**Task prompt:**
After locating the line that contains "antenna_found_initial 0 \" in the records below, write out exactly that line and each line after it through the one that contains "skew_ns 0.00127 \", and nothing else.

**Data records:**
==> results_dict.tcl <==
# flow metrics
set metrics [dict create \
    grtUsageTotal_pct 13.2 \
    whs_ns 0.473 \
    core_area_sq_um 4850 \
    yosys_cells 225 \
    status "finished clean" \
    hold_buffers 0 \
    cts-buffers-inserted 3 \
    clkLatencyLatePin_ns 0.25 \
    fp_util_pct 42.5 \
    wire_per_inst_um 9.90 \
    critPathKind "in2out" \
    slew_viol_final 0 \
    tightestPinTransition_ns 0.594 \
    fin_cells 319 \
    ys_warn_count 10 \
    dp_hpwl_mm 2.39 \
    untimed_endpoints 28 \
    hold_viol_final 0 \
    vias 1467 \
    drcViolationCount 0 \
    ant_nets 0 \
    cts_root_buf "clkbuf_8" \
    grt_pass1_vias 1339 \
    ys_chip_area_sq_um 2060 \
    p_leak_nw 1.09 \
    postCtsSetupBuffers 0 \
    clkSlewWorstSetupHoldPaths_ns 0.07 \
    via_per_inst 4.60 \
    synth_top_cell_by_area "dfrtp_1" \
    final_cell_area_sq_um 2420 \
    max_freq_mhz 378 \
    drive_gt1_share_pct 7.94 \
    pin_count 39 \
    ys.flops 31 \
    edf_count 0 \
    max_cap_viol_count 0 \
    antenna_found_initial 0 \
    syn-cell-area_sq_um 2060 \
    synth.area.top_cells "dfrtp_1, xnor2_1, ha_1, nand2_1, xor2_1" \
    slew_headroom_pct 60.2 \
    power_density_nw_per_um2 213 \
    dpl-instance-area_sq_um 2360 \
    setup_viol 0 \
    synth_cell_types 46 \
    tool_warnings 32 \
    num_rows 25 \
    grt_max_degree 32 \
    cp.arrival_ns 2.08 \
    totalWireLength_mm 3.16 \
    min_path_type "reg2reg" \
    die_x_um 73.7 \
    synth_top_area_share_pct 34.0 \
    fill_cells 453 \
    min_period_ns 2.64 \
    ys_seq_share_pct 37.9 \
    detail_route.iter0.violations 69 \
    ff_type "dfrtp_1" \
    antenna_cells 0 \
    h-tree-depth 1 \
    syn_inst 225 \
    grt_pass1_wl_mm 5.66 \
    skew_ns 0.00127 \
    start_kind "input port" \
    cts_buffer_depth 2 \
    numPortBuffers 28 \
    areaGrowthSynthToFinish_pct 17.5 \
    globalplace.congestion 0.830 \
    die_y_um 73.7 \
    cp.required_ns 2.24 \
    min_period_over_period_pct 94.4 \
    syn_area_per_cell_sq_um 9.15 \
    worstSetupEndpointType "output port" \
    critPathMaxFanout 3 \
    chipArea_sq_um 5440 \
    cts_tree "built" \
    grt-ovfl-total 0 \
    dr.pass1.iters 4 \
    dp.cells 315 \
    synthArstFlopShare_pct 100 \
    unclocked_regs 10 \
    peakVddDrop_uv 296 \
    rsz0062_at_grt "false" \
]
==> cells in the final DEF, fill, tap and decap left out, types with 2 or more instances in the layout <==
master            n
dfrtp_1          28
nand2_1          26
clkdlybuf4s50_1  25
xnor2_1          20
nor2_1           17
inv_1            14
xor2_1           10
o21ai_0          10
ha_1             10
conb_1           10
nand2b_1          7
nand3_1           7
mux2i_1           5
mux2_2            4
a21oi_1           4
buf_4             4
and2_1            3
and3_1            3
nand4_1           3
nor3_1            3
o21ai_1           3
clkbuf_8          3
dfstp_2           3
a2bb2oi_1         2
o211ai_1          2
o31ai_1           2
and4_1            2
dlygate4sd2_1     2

**Solution to this problem:**
    antenna_found_initial 0 \
    syn-cell-area_sq_um 2060 \
    synth.area.top_cells "dfrtp_1, xnor2_1, ha_1, nand2_1, xor2_1" \
    slew_headroom_pct 60.2 \
    power_density_nw_per_um2 213 \
    dpl-instance-area_sq_um 2360 \
    setup_viol 0 \
    synth_cell_types 46 \
    tool_warnings 32 \
    num_rows 25 \
    grt_max_degree 32 \
    cp.arrival_ns 2.08 \
    totalWireLength_mm 3.16 \
    min_path_type "reg2reg" \
    die_x_um 73.7 \
    synth_top_area_share_pct 34.0 \
    fill_cells 453 \
    min_period_ns 2.64 \
    ys_seq_share_pct 37.9 \
    detail_route.iter0.violations 69 \
    ff_type "dfrtp_1" \
    antenna_cells 0 \
    h-tree-depth 1 \
    syn_inst 225 \
    grt_pass1_wl_mm 5.66 \
    skew_ns 0.00127 \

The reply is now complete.